Renault Classic is a department within the Marketing and Communications Branch of the French automobile brand Renault. This department preserves, renovates and exhibits historical Renault vehicles. Until 2011, the Renault Classic department was called Renault Histoire et Collection. Prior to moving to Plessis-Robinson, the collection was based Boulogne-Billancourt, in the western suburbs of Paris, France. The technical division is located in the Renault Flins factory.

== Operations ==
The Renault Classic team is made of 13 people spread over the communication pole (5 people at Plessis-Robinson) and the technical pole (8 people at Flins). These 2 poles work every day together.

In 2013 Renault Classic led 120 operations. Every year, almost 500 cars have been exhibited during the events organized. More than 3,400,000 people could admire the vehicles from the collection during the year 2013.

== Renault Classic's role ==
Created in the mid-1980s, the Renault Classic department preserve and share Renault's history. The team shows the pieces of the collection during various events, including the Renault Sport Series (formerly World Series by Renault), Le Mans Classic, Goodwood Festival of Speed, and the Paris Motor Show (French: Mondial de l’Automobile).

At the beginning, in this department there was only volunteers and retired Renault staff. Now, the department is separated in two poles counting 13 people.

The technical pole, composed of personnel selected in the firm, maintains and prepares the vehicles for the various shows. The team located in Flins factory can repair the very first vehicles from Renault as well as its F1 cars.
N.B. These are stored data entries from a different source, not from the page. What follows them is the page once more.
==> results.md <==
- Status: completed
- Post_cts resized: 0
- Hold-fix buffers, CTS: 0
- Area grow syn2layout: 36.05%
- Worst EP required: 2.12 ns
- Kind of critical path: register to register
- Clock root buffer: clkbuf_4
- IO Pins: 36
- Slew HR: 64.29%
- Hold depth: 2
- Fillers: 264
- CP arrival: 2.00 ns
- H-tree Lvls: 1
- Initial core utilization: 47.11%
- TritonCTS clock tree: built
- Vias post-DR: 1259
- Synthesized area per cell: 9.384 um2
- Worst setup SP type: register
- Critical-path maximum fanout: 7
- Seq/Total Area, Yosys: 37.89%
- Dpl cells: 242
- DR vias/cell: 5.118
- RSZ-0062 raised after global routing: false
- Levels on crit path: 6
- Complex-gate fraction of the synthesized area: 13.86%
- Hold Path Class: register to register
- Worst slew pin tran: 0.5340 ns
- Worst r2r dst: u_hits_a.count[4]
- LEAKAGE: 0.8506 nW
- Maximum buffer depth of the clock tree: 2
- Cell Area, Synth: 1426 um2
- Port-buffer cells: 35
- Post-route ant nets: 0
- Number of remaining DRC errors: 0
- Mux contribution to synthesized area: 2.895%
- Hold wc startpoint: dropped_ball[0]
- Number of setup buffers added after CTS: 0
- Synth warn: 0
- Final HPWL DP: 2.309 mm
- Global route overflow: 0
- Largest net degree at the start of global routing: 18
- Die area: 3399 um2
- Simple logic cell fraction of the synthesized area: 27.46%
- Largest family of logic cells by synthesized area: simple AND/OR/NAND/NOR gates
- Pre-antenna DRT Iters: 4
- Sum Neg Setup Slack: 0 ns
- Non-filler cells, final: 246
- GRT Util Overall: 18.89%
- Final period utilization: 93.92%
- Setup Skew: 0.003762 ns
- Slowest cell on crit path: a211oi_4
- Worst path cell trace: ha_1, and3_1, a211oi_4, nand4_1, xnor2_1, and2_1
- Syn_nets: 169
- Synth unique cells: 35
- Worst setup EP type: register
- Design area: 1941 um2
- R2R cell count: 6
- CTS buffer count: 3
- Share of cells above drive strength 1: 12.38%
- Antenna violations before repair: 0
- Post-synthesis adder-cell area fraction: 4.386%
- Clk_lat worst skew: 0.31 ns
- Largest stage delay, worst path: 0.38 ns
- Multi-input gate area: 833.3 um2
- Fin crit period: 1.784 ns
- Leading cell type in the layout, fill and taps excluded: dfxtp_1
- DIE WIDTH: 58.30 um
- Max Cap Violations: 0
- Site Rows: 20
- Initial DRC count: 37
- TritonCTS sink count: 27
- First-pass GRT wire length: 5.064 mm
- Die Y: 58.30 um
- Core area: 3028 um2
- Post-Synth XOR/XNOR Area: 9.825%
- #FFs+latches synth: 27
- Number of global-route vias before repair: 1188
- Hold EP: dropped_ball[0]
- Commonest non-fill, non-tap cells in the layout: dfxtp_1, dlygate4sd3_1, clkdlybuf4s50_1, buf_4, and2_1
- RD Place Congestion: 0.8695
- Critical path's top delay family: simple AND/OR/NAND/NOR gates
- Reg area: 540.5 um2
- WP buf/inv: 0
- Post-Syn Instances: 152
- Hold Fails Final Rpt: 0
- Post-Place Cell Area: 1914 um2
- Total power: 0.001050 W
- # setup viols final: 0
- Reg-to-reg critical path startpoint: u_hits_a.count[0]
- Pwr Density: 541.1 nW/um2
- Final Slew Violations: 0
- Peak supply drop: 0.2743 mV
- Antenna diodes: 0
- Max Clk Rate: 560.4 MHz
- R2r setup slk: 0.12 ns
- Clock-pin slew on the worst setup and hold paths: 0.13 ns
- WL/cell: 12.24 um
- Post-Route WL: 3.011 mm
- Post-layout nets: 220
The team located in Plessis-Robinson manages the relationship with the Renault or Alpine fan clubs and prepares the public events which take place all year round.

During the shows, exhibitions or meetings, Renault Classic is surrounded by professional drivers as Jean Ragnotti but also by volunteers.

== The collection ==
The Renault collection, conserved by Renault Classic, consists of over 740 vehicles retracing the history of the Group back to its creation in 1898. From old to new models and mass-produced vehicles to racing cars, the collection includes automobiles such as the Marne Taxis, NN, Juvaquatre, 4CV, Floride, Estafette, Renault 4 and Renault 5…

The collection also features a number of curiosities, including concept cars from all periods, a metro wagon fit on tires, two open-platform buses, two locomotives, a panoramic train, and an FT tank from the First World War. These treasures express the inventiveness and expertise displayed by Renault for more than a century.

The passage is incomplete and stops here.